#### What this task involves:
Your answer should be the lines of the material that include the word "detection".
******************************
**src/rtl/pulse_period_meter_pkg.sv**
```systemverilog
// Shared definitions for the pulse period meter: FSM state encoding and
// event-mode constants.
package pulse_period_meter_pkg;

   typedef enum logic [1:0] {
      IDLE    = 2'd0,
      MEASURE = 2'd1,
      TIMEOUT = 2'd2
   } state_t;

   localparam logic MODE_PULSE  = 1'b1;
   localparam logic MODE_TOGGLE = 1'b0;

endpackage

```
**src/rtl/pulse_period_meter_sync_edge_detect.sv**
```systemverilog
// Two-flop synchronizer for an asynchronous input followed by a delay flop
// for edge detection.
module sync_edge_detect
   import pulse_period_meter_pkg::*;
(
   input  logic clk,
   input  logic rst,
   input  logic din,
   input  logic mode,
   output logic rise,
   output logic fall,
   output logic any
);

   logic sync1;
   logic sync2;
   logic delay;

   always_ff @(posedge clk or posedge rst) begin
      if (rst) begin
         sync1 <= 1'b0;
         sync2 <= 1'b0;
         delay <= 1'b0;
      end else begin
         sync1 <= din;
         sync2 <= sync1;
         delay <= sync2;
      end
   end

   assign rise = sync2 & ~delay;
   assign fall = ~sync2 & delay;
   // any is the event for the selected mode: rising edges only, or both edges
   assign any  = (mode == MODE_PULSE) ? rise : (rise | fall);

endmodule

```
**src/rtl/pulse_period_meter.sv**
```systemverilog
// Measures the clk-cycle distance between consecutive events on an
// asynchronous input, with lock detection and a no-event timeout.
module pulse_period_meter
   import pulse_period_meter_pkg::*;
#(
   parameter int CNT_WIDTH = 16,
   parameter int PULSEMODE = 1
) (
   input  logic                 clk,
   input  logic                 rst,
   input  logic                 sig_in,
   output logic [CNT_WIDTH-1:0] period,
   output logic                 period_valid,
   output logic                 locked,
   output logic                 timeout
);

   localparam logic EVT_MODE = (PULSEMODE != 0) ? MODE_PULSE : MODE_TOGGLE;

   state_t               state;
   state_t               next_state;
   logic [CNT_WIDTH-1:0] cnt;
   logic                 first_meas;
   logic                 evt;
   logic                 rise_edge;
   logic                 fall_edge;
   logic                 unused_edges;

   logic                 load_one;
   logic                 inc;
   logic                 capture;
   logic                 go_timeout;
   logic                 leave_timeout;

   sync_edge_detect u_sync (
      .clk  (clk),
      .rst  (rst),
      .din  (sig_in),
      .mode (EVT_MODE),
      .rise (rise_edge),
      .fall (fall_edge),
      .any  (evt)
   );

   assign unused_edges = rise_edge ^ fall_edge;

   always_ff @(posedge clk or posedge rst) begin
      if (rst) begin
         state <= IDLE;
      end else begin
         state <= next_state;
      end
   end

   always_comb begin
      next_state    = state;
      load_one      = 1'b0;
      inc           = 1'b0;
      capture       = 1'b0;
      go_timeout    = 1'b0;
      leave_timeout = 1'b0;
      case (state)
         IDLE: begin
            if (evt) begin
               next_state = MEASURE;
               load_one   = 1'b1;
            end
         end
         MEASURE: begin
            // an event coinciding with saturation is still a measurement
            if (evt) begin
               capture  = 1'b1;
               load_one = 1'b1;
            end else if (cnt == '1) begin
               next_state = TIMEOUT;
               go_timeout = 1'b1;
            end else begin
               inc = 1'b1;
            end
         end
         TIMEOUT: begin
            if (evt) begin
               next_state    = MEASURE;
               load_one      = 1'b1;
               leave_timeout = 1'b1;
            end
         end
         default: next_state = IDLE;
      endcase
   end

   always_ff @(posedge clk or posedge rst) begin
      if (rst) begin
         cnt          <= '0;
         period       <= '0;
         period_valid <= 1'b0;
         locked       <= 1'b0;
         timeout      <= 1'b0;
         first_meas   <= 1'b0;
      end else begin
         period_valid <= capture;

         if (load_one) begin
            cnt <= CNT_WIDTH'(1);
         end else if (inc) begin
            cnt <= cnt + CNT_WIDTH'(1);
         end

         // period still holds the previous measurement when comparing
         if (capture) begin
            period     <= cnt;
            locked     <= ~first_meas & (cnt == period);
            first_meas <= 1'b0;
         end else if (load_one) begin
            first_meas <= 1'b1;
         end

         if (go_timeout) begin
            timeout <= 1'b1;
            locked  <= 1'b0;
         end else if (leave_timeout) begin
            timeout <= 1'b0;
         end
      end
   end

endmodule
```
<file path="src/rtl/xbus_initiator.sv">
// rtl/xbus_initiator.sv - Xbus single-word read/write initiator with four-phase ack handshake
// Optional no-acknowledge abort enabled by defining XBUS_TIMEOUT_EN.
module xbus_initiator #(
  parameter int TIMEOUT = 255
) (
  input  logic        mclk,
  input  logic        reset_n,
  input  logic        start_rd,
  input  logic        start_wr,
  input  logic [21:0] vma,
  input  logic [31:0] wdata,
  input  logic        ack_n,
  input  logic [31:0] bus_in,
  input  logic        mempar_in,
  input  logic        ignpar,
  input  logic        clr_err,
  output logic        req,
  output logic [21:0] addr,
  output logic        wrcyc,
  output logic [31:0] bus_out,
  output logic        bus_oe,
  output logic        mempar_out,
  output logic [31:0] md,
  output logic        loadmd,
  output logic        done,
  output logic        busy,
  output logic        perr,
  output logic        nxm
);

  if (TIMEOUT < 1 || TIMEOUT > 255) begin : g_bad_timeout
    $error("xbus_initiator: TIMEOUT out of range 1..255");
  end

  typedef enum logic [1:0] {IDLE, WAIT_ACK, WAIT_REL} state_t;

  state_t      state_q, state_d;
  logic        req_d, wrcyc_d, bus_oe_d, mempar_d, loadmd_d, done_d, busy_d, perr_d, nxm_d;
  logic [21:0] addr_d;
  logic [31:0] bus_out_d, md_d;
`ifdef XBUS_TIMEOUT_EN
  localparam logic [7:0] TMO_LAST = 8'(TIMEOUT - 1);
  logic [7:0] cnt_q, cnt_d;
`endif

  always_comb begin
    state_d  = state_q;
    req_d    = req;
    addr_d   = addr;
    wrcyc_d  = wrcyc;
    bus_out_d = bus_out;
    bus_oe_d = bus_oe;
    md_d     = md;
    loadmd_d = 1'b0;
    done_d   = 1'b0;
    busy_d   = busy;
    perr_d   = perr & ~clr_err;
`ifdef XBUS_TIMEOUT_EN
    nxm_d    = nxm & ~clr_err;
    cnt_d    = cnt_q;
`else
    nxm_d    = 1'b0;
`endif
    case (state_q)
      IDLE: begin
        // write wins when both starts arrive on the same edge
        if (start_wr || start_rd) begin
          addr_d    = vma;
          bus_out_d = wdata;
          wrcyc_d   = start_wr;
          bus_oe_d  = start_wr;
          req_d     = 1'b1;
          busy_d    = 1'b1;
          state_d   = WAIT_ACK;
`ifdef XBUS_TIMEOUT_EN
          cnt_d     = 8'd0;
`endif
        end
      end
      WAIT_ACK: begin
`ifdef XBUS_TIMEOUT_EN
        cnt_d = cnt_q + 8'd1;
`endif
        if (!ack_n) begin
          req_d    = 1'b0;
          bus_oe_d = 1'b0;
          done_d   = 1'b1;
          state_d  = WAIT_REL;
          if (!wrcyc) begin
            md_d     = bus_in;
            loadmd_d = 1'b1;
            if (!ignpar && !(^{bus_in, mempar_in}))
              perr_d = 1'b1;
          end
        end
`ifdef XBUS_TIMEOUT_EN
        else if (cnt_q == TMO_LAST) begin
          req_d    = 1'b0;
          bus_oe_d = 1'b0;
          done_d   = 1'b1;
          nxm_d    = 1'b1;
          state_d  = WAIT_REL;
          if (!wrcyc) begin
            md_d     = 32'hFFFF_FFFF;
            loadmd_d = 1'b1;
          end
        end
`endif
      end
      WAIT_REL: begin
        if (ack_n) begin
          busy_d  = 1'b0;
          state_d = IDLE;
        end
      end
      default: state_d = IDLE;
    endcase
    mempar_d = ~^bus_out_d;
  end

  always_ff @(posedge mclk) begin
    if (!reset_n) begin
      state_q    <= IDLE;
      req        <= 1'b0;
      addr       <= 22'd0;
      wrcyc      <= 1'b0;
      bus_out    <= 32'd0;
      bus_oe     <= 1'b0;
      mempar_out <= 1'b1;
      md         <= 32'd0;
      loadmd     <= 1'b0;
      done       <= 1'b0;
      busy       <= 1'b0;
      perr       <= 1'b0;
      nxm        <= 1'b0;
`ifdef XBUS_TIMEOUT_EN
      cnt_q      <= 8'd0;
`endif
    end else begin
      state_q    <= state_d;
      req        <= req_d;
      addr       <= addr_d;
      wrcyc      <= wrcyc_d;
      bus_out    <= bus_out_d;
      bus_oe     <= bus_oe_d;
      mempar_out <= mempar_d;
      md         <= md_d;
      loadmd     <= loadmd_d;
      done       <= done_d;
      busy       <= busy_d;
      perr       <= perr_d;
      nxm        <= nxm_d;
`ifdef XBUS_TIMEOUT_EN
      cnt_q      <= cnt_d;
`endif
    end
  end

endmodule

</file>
******************************
#### Task result:
// for edge detection.
// asynchronous input, with lock detection and a no-event timeout.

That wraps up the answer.